5. 20mM pH7.0 的磷酸钠 10 倍柱体积洗涤柱子。

6. 洗脱收集管准备：在洗涤柱子的同时，准备 2ml 离心管 2 个（第一根收 1.5ml 抗体，第二根收 1ml抗体），标记 ‘01/02’（01 代表第一根收 1.5ml 抗体的收集管，02 代表收 1ml 抗体的收集管）。并预先分别在 2 个收集管里加入 75/50ul 1M Tris-HCl pH 9.0 +180/120ul 抗体保护液。

抗体洗脱：

等 20mM pH7.0 的磷酸钠流尽后，加入 800ul 的 0.1M ganansuan溶液，不收集此 0.8 ml 洗脱液，再用 0.1M ganansuan溶液（pH 2.5）2.5ml 进行洗脱。（1.5ml+1ml）。

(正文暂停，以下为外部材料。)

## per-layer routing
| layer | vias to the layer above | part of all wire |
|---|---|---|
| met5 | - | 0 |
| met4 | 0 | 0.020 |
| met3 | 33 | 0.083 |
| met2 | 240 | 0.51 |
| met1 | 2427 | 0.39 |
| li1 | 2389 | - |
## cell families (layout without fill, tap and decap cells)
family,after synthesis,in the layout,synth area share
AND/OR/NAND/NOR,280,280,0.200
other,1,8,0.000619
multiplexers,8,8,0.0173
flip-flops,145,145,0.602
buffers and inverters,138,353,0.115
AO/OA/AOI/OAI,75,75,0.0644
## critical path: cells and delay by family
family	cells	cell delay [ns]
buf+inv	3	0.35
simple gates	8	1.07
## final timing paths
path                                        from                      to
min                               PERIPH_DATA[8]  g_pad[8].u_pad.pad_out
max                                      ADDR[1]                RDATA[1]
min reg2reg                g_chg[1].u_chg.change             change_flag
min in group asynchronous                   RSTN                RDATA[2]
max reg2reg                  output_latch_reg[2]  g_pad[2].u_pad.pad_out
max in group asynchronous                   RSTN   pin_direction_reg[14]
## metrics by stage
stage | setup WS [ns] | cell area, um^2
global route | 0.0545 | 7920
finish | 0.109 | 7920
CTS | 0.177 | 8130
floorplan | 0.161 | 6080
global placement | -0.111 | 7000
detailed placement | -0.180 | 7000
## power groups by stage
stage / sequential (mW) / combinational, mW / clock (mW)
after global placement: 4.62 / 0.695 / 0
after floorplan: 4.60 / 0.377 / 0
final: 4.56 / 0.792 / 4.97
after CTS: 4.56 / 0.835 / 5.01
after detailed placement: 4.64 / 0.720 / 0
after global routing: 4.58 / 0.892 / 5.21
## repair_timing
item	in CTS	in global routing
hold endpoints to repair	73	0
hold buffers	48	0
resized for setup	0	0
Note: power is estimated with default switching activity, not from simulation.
===== config.mk =====
export PLATFORM = sky130hd
export DESIGN_NAME = clock_calendar_alarm
export DESIGN_NICKNAME = d
export VERILOG_FILES = /design/src/shared/ccal_pkg.sv /design/src/rtl/clock_calendar_alarm.sv
export VERILOG_INCLUDE_DIRS = /design/src /design/src/shared
export SDC_FILE = /design/constraint.sdc
export NUM_CORES = 1
export LEC_CHECK = 0
export ABC_AREA = 1
export BUFFER_PORTS_ARGS = -buffer_cell sky130_fd_sc_hd__buf_2
export CORE_MARGIN = 2
export CORE_UTILIZATION = 25
export CTS_BUF_LIST = sky130_fd_sc_hd__clkbuf_16
export DETAILED_ROUTE_END_ITERATION = 6
export PLACE_DENSITY_LB_ADDON = 0.05
export SLEW_MARGIN = 20
export SYNTH_ARGS = -nofsm -noshare
export SYNTH_HDL_FRONTEND = slang
export SYNTH_SLANG_ARGS = --single-unit

===== constraint.sdc =====
create_clock -name clk -period 3 [get_ports clk]
set_input_delay 0.45 -clock clk [delete_from_list [all_inputs] [get_ports clk]]
set_output_delay 0.45 -clock clk [all_outputs]
set_load 0.03 [all_outputs]

===== src/shared/ccal_consts.svh =====
// Register map, field positions and timing constants of the clock/calendar block
`ifndef CCAL_CONSTS_SVH
`define CCAL_CONSTS_SVH

// Register word addresses
`define CCAL_ADDR_CFG 4'h0
`define CCAL_ADDR_TIME 4'h1
`define CCAL_ADDR_ALCFG 4'h2
`define CCAL_ADDR_ALVAL 4'h3
`define CCAL_ADDR_PAD 4'h4
`define CCAL_ADDR_KEY 4'h5

// Configuration / drift trim register fields
`define CCAL_CFG_ON 15
`define CCAL_CFG_UNLOCK 13
`define CCAL_CFG_RIPPLE 12
`define CCAL_CFG_HALF 11
`define CCAL_CFG_PINOE 10
`define CCAL_CFG_PTR_HI 9
`define CCAL_CFG_PTR_LO 8

// Alarm configuration / repeat register fields
`define CCAL_AL_ON 15
`define CCAL_AL_ENDLESS 14
`define CCAL_AL_MASK_HI 13
`define CCAL_AL_MASK_LO 10
`define CCAL_AL_PTR_HI 9
`define CCAL_AL_PTR_LO 8

// Pad output config fields
`define CCAL_PAD_SEL_HI 2
`define CCAL_PAD_SEL_LO 1

// Window pointer codes
`define CCAL_PTR_MINUTES_SECONDS_REG 2'h0
`define CCAL_PTR_WDHR 2'h1
`define CCAL_PTR_MTHDY 2'h2
`define CCAL_PTR_YEAR 2'h3

// Pin signal select codes
`define CCAL_PINSEL_ALARM 2'h0
`define CCAL_PINSEL_SECS 2'h1
`define CCAL_PINSEL_TICK 2'h2

// Unlock key sequence
`define CCAL_KEY_FIRST 8'h55
`define CCAL_KEY_SECOND 8'hAA

// Tick counts
`define CCAL_TICKS_PER_SEC 16'h8000
`define CCAL_RIPPLE_TICKS 16'h0020

// BCD limits
`define CCAL_BCD_59 8'h59
`define CCAL_BCD_23 8'h23
`define CCAL_BCD_06 8'h06
`define CCAL_BCD_12 8'h12
`define CCAL_BCD_99 8'h99
`define CCAL_BCD_01 8'h01
`define CCAL_BCD_00 8'h00

`endif


===== src/shared/ccal_pkg.sv =====
// Types shared by the clock/calendar block and its bench
`default_nettype none
package ccal_pkg;

  typedef struct packed {
    logic [7:0] year;
    logic [4:0] month;
    logic [5:0] day;
    logic [2:0] wday;
    logic [5:0] hour;
    logic [6:0] min;
    logic [6:0] sec;
  } ccal_time_t;

  typedef struct packed {
    logic [3:0] addr;
    logic [15:0] wdata;
    logic [1:0] byteEn;
    logic wr;
    logic rd;
  } ccal_bus_t;

  typedef enum logic [1:0] {
    UNL_IDLE,
    UNL_GOT_FIRST,
    UNL_ARMED
  } ccal_unlock_t;

endpackage

`default_nettype wire


===== src/rtl/clock_calendar_alarm.sv =====
// Clock/calendar with alarm, drift trim, unlock gate and pin output
//
// Functional notes
// - High-byte time window write steps value pointer down, holding at 00.
// - Value pointer: 00 min/sec, 01 wday/hour, 10 month/day, 11 year low.
// - High-byte alarm window write steps alarm pointer down, holding at 00.
// - Any read of either window steps its pointer down.
// - Time window writes ignored unless unlock bit 13 set.
// - Unlock bit sets only right after 55h then AAh key writes.
// - Enable bit 15 runs the calendar; writable only while unlocked.
// - Ripple flag bit 12 high while reads may catch a rollover.
// - Half-second flag bit 11 shows second half; seconds write clears it.
// - Output-enable bit 10 gates the selected signal onto the pin.
// - Signed trim adds or removes four ticks per unit once a minute.
// - Config register reset only by power-on reset.
// - Strap picks tick source: 1 crystal, 0 internal oscillator.
// - Counting continues while the external reset is held.
// - Pin select: 00 alarm, 01 seconds clock, 10 raw tick.
// - Endless repeat wraps count 00h to FFh; otherwise stops at 00h.
// - Interval mask codes half second up to year; higher codes reserved.
// - Repeat count decrements each event; alarm repeats while nonzero.
// - Calendar years 2000-2099 with leap-year February 29.
// - Hours in 24-hour format; all fields BCD.
// - Seconds tens digit three bits 0-5, ones digit four bits 0-9.
`timescale 1ns/10ps
`default_nettype none
`include "ccal_consts.svh"

module clock_calendar_alarm
  import ccal_pkg::*;
#(
  parameter logic [15:0] TICKS_PER_SEC = `CCAL_TICKS_PER_SEC
) (
  input wire logic clk, // 100 MHz system clock
  input wire logic rst, // External reset pin, synchronous, active high
  input wire logic porRst, // Power-on reset, synchronous, active high
  input wire ccal_bus_t bus, // Register bus request
  output logic [15:0] rdData, // Read data, valid the cycle after a read
  input wire logic crystalTick, // Secondary crystal oscillator, async
  input wire logic lowPowerTick, // Internal low-power oscillator, async
  input wire logic tickSourceStrap, // Nonvolatile tick source select bit
  output logic pinOut, // Calendar output pin level
  output logic pinOutEn // Calendar output pin enable
);

  // ---------------------------------------------------------------
  // Helper functions
  // ---------------------------------------------------------------
  function automatic logic [7:0] bcdInc(input logic [7:0] v, input logic [7:0] maxv, input logic [7:0] minv);
    if (v >= maxv) begin
      bcdInc = minv;
    end else if (v[3:0] == 4'h9) begin
      bcdInc = {v[7:4] + 4'h1, 4'h0};
    end else begin
      bcdInc = {v[7:4], v[3:0] + 4'h1};
    end
  endfunction

  // Year is BCD 00-99 for 2000-2099, so divisibility by four suffices
  function automatic logic isLeap(input logic [7:0] y);
    if (y[4]) begin
      isLeap = (y[3:0] == 4'h2) || (y[3:0] == 4'h6);
    end else begin
      isLeap = (y[3:0] == 4'h0) || (y[3:0] == 4'h4) || (y[3:0] == 4'h8);
    end
  endfunction

  function automatic logic [7:0] monthDays(input logic [4:0] m, input logic [7:0] y);
    case ({3'h0, m})
      8'h02: monthDays = isLeap(y) ? 8'h29 : 8'h28;
      8'h04, 8'h06, 8'h09, 8'h11: monthDays = 8'h30;
      default: monthDays = 8'h31;
    endcase
  endfunction

  function automatic logic [1:0] ptrDown(input logic [1:0] p);
    ptrDown = (p == `CCAL_PTR_MINUTES_SECONDS_REG) ? `CCAL_PTR_MINUTES_SECONDS_REG : p - 2'h1;
  endfunction

  // ---------------------------------------------------------------
  // Tick source synchronisers and strap capture
  // ---------------------------------------------------------------
  logic xtalMeta_ff, xtalSync_ff, lprcMeta_ff, lprcSync_ff, strapMeta_ff, strapSync_ff;
  logic srcSel_ff, srcLatched_ff, tickPrev_ff;
  logic tickLevel, tickEdge;

  // No reset: counting must survive the external reset
  always_ff @(posedge clk) begin
    xtalMeta_ff <= crystalTick;
    xtalSync_ff <= xtalMeta_ff;
    lprcMeta_ff <= lowPowerTick;
    lprcSync_ff <= lprcMeta_ff;
    strapMeta_ff <= tickSourceStrap;
    strapSync_ff <= strapMeta_ff;
  end

  always_ff @(posedge clk) begin
    if (porRst) begin
      srcSel_ff <= 1'b0;
      srcLatched_ff <= 1'b0;
    end else if (!srcLatched_ff) begin
      srcSel_ff <= strapSync_ff;
      srcLatched_ff <= 1'b1;
    end
  end

  assign tickLevel = srcSel_ff ? xtalSync_ff : lprcSync_ff;
  assign tickEdge = tickLevel & ~tickPrev_ff;

  always_ff @(posedge clk) begin
    if (porRst) begin
      tickPrev_ff <= 1'b0;
    end else begin
      tickPrev_ff <= tickLevel;
    end
  end

  // ---------------------------------------------------------------
  // Bus decode
  // ---------------------------------------------------------------
  logic wrCfg, wrTime, wrAlCfg, wrAlVal, wrPad, wrKey, rdTime, rdAlVal;
  logic wrHi, wrLo;
  assign wrHi = bus.wr & bus.byteEn[1];
  assign wrLo = bus.wr & bus.byteEn[0];
  assign wrCfg = bus.wr && bus.addr == `CCAL_ADDR_CFG;
  assign wrTime = bus.wr && bus.addr == `CCAL_ADDR_TIME;
  assign wrAlCfg = bus.wr && bus.addr == `CCAL_ADDR_ALCFG;
  assign wrAlVal = bus.wr && bus.addr == `CCAL_ADDR_ALVAL;
  assign wrPad = bus.wr && bus.addr == `CCAL_ADDR_PAD;
  assign wrKey = wrLo && bus.addr == `CCAL_ADDR_KEY;
  assign rdTime = bus.rd && bus.addr == `CCAL_ADDR_TIME;
  assign rdAlVal = bus.rd && bus.addr == `CCAL_ADDR_ALVAL;

  // ---------------------------------------------------------------
  // Unlock key sequence
  // ---------------------------------------------------------------
  ccal_unlock_t unlockState_ff;

  // Any other write breaks the sequence; the arm lasts one cycle only
  always_ff @(posedge clk) begin
    if (porRst || rst) begin
      unlockState_ff <= UNL_IDLE;
    end else begin
      case (unlockState_ff)
        UNL_IDLE: begin
          if (wrKey && bus.wdata[7:0] == `CCAL_KEY_FIRST) begin
            unlockState_ff <= UNL_GOT_FIRST;
          end
        end
        UNL_GOT_FIRST: begin
          if (wrKey && bus.wdata[7:0] == `CCAL_KEY_SECOND) begin
            unlockState_ff <= UNL_ARMED;
          end else if (bus.wr) begin
            unlockState_ff <= UNL_IDLE;
          end
        end
        UNL_ARMED: unlockState_ff <= UNL_IDLE;
        default: unlockState_ff <= UNL_IDLE;
      endcase
    end
  end

  // ---------------------------------------------------------------
  // Configuration and drift trim register
  // ---------------------------------------------------------------
  logic calOn_ff, unlock_ff, pinOe_ff;
  logic [1:0] timePtr_ff;
  logic [7:0] trim_ff;

  // Only power-on reset touches this register
  always_ff @(posedge clk) begin
    if (porRst) begin
      calOn_ff <= 1'b0;
      unlock_ff <= 1'b0;
      pinOe_ff <= 1'b0;
      timePtr_ff <= `CCAL_PTR_MINUTES_SECONDS_REG;
      trim_ff <= 8'h00;
    end else begin
      if (wrCfg && wrHi) begin
        if (unlock_ff) begin
          calOn_ff <= bus.wdata[`CCAL_CFG_ON];
        end
        unlock_ff <= bus.wdata[`CCAL_CFG_UNLOCK] & (unlock_ff | (unlockState_ff == UNL_ARMED));
        pinOe_ff <= bus.wdata[`CCAL_CFG_PINOE];
        timePtr_ff <= bus.wdata[`CCAL_CFG_PTR_HI:`CCAL_CFG_PTR_LO];
      end else if (rdTime || (wrTime && wrHi)) begin
        timePtr_ff <= ptrDown(timePtr_ff);
      end
      if (wrCfg && wrLo) begin
        trim_ff <= bus.wdata[7:0];
      end
    end
  end

  // ---------------------------------------------------------------
  // Prescaler with once-a-minute drift trim
  // ---------------------------------------------------------------
  logic [15:0] subCnt_ff;
  logic signed [9:0] trimLeft_ff;
  logic [16:0] stepSum;
  logic [1:0] step;
  logic secTick, halfTick, halfPhase, ripple, minuteWrap;
  logic [15:0] halfPoint;

  assign halfPoint = {1'b0, TICKS_PER_SEC[15:1]};
  // Positive trim advances two per tick, negative trim swallows a tick
  assign step = !tickEdge ? 2'd0 : (trimLeft_ff > 10'sd0) ? 2'd2 : (trimLeft_ff < 10'sd0) ? 2'd0 : 2'd1;
  assign stepSum = {1'b0, subCnt_ff} + {15'h0, step};
  assign secTick = calOn_ff && stepSum >= {1'b0, TICKS_PER_SEC};
  assign halfTick = secTick || (calOn_ff && subCnt_ff < halfPoint && stepSum[15:0] >= halfPoint);
  assign halfPhase = subCnt_ff >= halfPoint;
  assign ripple = subCnt_ff >= TICKS_PER_SEC - `CCAL_RIPPLE_TICKS;

  always_ff @(posedge clk) begin
    if (porRst) begin
      subCnt_ff <= 16'h0000;
    end else if (wrTime && wrLo && unlock_ff && timePtr_ff == `CCAL_PTR_MINUTES_SECONDS_REG) begin
      subCnt_ff <= 16'h0000;
    end else if (secTick) begin
      subCnt_ff <= 16'(stepSum - {1'b0, TICKS_PER_SEC});
    end else if (calOn_ff) begin
      subCnt_ff <= stepSum[15:0];
    end
  end

  always_ff @(posedge clk) begin
    if (porRst) begin
      trimLeft_ff <= 10'sd0;
    end else if (minuteWrap) begin
      trimLeft_ff <= {trim_ff, 2'b00};
    end else if (calOn_ff && tickEdge && trimLeft_ff > 10'sd0) begin
      trimLeft_ff <= trimLeft_ff - 10'sd1;
    end else if (calOn_ff && tickEdge && trimLeft_ff < 10'sd0) begin
      trimLeft_ff <= trimLeft_ff + 10'sd1;
    end
  end

  // ---------------------------------------------------------------
  // Time and date counters
  // ---------------------------------------------------------------
  ccal_time_t now_ff, nxt_now;
  logic [7:0] dayMax;

  assign dayMax = monthDays(now_ff.month, now_ff.year);
  assign minuteWrap = secTick && {1'b0, now_ff.sec} >= `CCAL_BCD_59;

  always_comb begin
    nxt_now = now_ff;
    if (secTick) begin
      nxt_now.sec = 7'(bcdInc({1'b0, now_ff.sec}, `CCAL_BCD_59, `CCAL_BCD_00));
      if (minuteWrap) begin
        nxt_now.min = 7'(bcdInc({1'b0, now_ff.min}, `CCAL_BCD_59, `CCAL_BCD_00));
        if ({1'b0, now_ff.min} >= `CCAL_BCD_59) begin
          nxt_now.hour = 6'(bcdInc({2'b0, now_ff.hour}, `CCAL_BCD_23, `CCAL_BCD_00));
          if ({2'b0, now_ff.hour} >= `CCAL_BCD_23) begin
            nxt_now.wday = 3'(bcdInc({5'b0, now_ff.wday}, `CCAL_BCD_06, `CCAL_BCD_00));
            nxt_now.day = 6'(bcdInc({2'b0, now_ff.day}, dayMax, `CCAL_BCD_01));
            if ({2'b0, now_ff.day} >= dayMax) begin
              nxt_now.month = 5'(bcdInc({3'b0, now_ff.month}, `CCAL_BCD_12, `CCAL_BCD_01));
              if ({3'b0, now_ff.month} >= `CCAL_BCD_12) begin
                nxt_now.year = bcdInc(now_ff.year, `CCAL_BCD_99, `CCAL_BCD_00);
              end
            end
          end
        end
      end
    end
    if (wrTime && unlock_ff) begin
      case (timePtr_ff)
        `CCAL_PTR_MINUTES_SECONDS_REG: begin
          if (wrHi) nxt_now.min = bus.wdata[14:8];
          if (wrLo) nxt_now.sec = bus.wdata[6:0];
        end
        `CCAL_PTR_WDHR: begin
          if (wrHi) nxt_now.wday = bus.wdata[10:8];
          if (wrLo) nxt_now.hour = bus.wdata[5:0];
        end
        `CCAL_PTR_MTHDY: begin
          if (wrHi) nxt_now.month = bus.wdata[12:8];
          if (wrLo) nxt_now.day = bus.wdata[5:0];
        end
        default: begin
          if (wrLo) nxt_now.year = bus.wdata[7:0];
        end
      endcase
    end
  end

  // Counters keep running through the external reset
  always_ff @(posedge clk) begin
    if (porRst) begin
      now_ff <= '{year: 8'h00, month: 5'h01, day: 6'h01, wday: 3'h0, hour: 6'h00, min: 7'h00, sec: 7'h00};
    end else begin
      now_ff <= nxt_now;
    end
  end

  // ---------------------------------------------------------------
  // Alarm configuration and alarm value registers
  // ---------------------------------------------------------------
  logic alarmOn_ff, endless_ff;
  logic [3:0] mask_ff;
  logic [1:0] alPtr_ff;
  logic [7:0] repeat_ff;
  ccal_time_t alarm_ff;
  logic alarmEvent, evalPend_ff, evalSec_ff, matchHit;

  always_ff @(posedge clk) begin
    if (porRst) begin
      alarm_ff <= '0;
    end else if (wrAlVal) begin
      case (alPtr_ff)
        `CCAL_PTR_MINUTES_SECONDS_REG: begin
          if (wrHi) alarm_ff.min <= bus.wdata[14:8];
          if (wrLo) alarm_ff.sec <= bus.wdata[6:0];
        end
        `CCAL_PTR_WDHR: begin
          if (wrHi) alarm_ff.wday <= bus.wdata[10:8];
          if (wrLo) alarm_ff.hour <= bus.wdata[5:0];
        end
        `CCAL_PTR_MTHDY: begin
          if (wrHi) alarm_ff.month <= bus.wdata[12:8];
          if (wrLo) alarm_ff.day <= bus.wdata[5:0];
        end
        default: alarm_ff.year <= 8'h00;
      endcase
    end
  end

  // Software writes lose against a same-cycle alarm event on the enable and count
  always_ff @(posedge clk) begin
    if (porRst || rst) begin
      alarmOn_ff <= 1'b0;
      endless_ff <= 1'b0;
      mask_ff <= 4'h0;
      alPtr_ff <= `CCAL_PTR_MINUTES_SECONDS_REG;
      repeat_ff <= 8'h00;
    end else begin
      if (wrAlCfg && wrHi) begin
        alarmOn_ff <= bus.wdata[`CCAL_AL_ON];
        endless_ff <= bus.wdata[`CCAL_AL_ENDLESS];
        mask_ff <= bus.wdata[`CCAL_AL_MASK_HI:`CCAL_AL_MASK_LO];
        alPtr_ff <= bus.wdata[`CCAL_AL_PTR_HI:`CCAL_AL_PTR_LO];
      end else if (rdAlVal || (wrAlVal && wrHi)) begin
        alPtr_ff <= ptrDown(alPtr_ff);
      end
      if (wrAlCfg && wrLo) begin
        repeat_ff <= bus.wdata[7:0];
      end
      if (alarmEvent) begin
        if (repeat_ff == 8'h00 && !endless_ff) begin
          alarmOn_ff <= 1'b0;
        end else begin
          repeat_ff <= repeat_ff - 8'h01;
        end
      end
    end
  end

  // Compare one cycle after the counters have moved
  always_ff @(posedge clk) begin
    if (porRst) begin
      evalPend_ff <= 1'b0;
      evalSec_ff <= 1'b0;
    end else begin
      evalPend_ff <= halfTick;
      evalSec_ff <= secTick;
    end
  end

  always_comb begin
    case (mask_ff)
      4'h0: matchHit = 1'b1;
      4'h1: matchHit = evalSec_ff;
      4'h2: matchHit = evalSec_ff && now_ff.sec[3:0] == alarm_ff.sec[3:0];
      4'h3: matchHit = evalSec_ff && now_ff.sec == alarm_ff.sec;
      4'h4: matchHit = evalSec_ff && now_ff.sec == alarm_ff.sec && now_ff.min[3:0] == alarm_ff.min[3:0];
      4'h5: matchHit = evalSec_ff && now_ff.sec == alarm_ff.sec && now_ff.min == alarm_ff.min;
      4'h6: matchHit = evalSec_ff && now_ff[19:0] == alarm_ff[19:0];
      4'h7: matchHit = evalSec_ff && now_ff[22:0] == alarm_ff[22:0];
      4'h8: matchHit = evalSec_ff && now_ff[19:0] == alarm_ff[19:0] && now_ff.day == alarm_ff.day;
      4'h9: matchHit = evalSec_ff && now_ff[19:0] == alarm_ff[19:0] && now_ff[33:23] == alarm_ff[33:23];
      default: matchHit = 1'b0;
    endcase
  end

  assign alarmEvent = evalPend_ff && alarmOn_ff && matchHit;

  // ---------------------------------------------------------------
  // Pad output select and pin driver
  // ---------------------------------------------------------------
  logic [1:0] pinSel_ff;
  logic padTtl_ff, alarmPulse_ff, pinLevel;

  always_ff @(posedge clk) begin
    if (porRst || rst) begin
      pinSel_ff <= `CCAL_PINSEL_ALARM;
      padTtl_ff <= 1'b0;
    end else if (wrPad && wrLo) begin
      pinSel_ff <= bus.wdata[`CCAL_PAD_SEL_HI:`CCAL_PAD_SEL_LO];
      padTtl_ff <= bus.wdata[0];
    end
  end

  // Alarm pulse held for one half second so it is visible on the pin
  always_ff @(posedge clk) begin
    if (porRst) begin
      alarmPulse_ff <= 1'b0;
    end else if (alarmEvent) begin
      alarmPulse_ff <= 1'b1;
    end else if (halfTick) begin
      alarmPulse_ff <= 1'b0;
    end
  end

  always_comb begin
    case (pinSel_ff)
      `CCAL_PINSEL_ALARM: pinLevel = alarmPulse_ff;
      `CCAL_PINSEL_SECS: pinLevel = ~halfPhase;
      `CCAL_PINSEL_TICK: pinLevel = tickLevel;
      default: pinLevel = 1'b0;
    endcase
  end

  always_ff @(posedge clk) begin
    if (porRst) begin
      pinOut <= 1'b0;
      pinOutEn <= 1'b0;
    end else begin
      pinOut <= pinOe_ff & pinLevel;
      pinOutEn <= pinOe_ff;
    end
  end

  // ---------------------------------------------------------------
  // Read data
  // ---------------------------------------------------------------
  always_ff @(posedge clk) begin
    if (porRst || rst) begin
      rdData <= 16'h0000;
    end else if (bus.rd) begin
      case (bus.addr)
        `CCAL_ADDR_CFG: rdData <= {calOn_ff, 1'b0, unlock_ff, ripple, halfPhase, pinOe_ff, timePtr_ff, trim_ff};
        `CCAL_ADDR_TIME: begin
          case (timePtr_ff)
            `CCAL_PTR_MINUTES_SECONDS_REG: rdData <= {1'b0, now_ff.min, 1'b0, now_ff.sec};
            `CCAL_PTR_WDHR: rdData <= {5'h00, now_ff.wday, 2'b00, now_ff.hour};
            `CCAL_PTR_MTHDY: rdData <= {3'h0, now_ff.month, 2'b00, now_ff.day};
            default: rdData <= {8'h00, now_ff.year};
          endcase
        end
        `CCAL_ADDR_ALCFG: rdData <= {alarmOn_ff, endless_ff, mask_ff, alPtr_ff, repeat_ff};
        `CCAL_ADDR_ALVAL: begin
          case (alPtr_ff)
            `CCAL_PTR_MINUTES_SECONDS_REG: rdData <= {1'b0, alarm_ff.min, 1'b0, alarm_ff.sec};
            `CCAL_PTR_WDHR: rdData <= {5'h00, alarm_ff.wday, 2'b00, alarm_ff.hour};
            `CCAL_PTR_MTHDY: rdData <= {3'h0, alarm_ff.month, 2'b00, alarm_ff.day};
            default: rdData <= 16'h0000;
          endcase
        end
        `CCAL_ADDR_PAD: rdData <= {13'h0000, pinSel_ff, padTtl_ff};
        default: rdData <= 16'h0000;
      endcase
    end
  end

endmodule

`default_nettype wire
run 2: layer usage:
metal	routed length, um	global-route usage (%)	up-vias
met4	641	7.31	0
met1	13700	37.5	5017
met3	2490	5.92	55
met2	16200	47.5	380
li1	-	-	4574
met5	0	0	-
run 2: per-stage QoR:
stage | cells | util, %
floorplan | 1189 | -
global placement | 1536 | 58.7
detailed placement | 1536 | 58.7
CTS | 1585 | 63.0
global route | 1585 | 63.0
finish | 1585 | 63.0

收集结束立刻上下颠倒 EP 管进行混匀，用 pH 试纸测试洗脱液是否为中性，然后将洗脱好的抗体放置于冰上。

对于腹水体积在 2-4ml 的样品，选择两个 1ml 填料柱子纯化。

若腹水体积 V，4ml＜V≤10ml,则选用 3ml 柱填料的大 PG 柱纯化，纯化方法和步骤与上述一致，洗脱时先加入 1.5ml 的 0.1M ganansuan溶液，不收集此 1.5 ml 洗脱液

在洗涤柱子的同时，准备 15ml 离心管，预先在每个洗脱液收集管里加入 300ul 1MTris-HCl pH 9.0 +660ul 抗体保护液。

用 6ml 的 0.1M ganansuan溶液（pH 2.5）洗脱，收集洗脱液。收集结束立刻上下颠倒 EP管进 行混匀，用 pH 试纸测试洗脱液是否为中性，然后将洗脱好的抗体放置于冰上。

5.3.9 洗脱完毕后，对柱子的处理是，再次往 Protein G 柱里加入 6 倍柱体积的 0.1M ganansuan溶液（pH 2.5）chedi洗脱柱子，等ganansuan溶液（pH 2.5）流尽，加入 20mM pH7.0 的磷 酸钠 5 倍柱体积清洗柱子。然后用去离子水 5 倍柱体积清洗柱子，接着用 20% 乙醇 2 倍柱体积清洗柱子，流尽后，柱子底端盖紧帽子，加入 2 倍柱体积 20%乙醇 4℃保存柱子。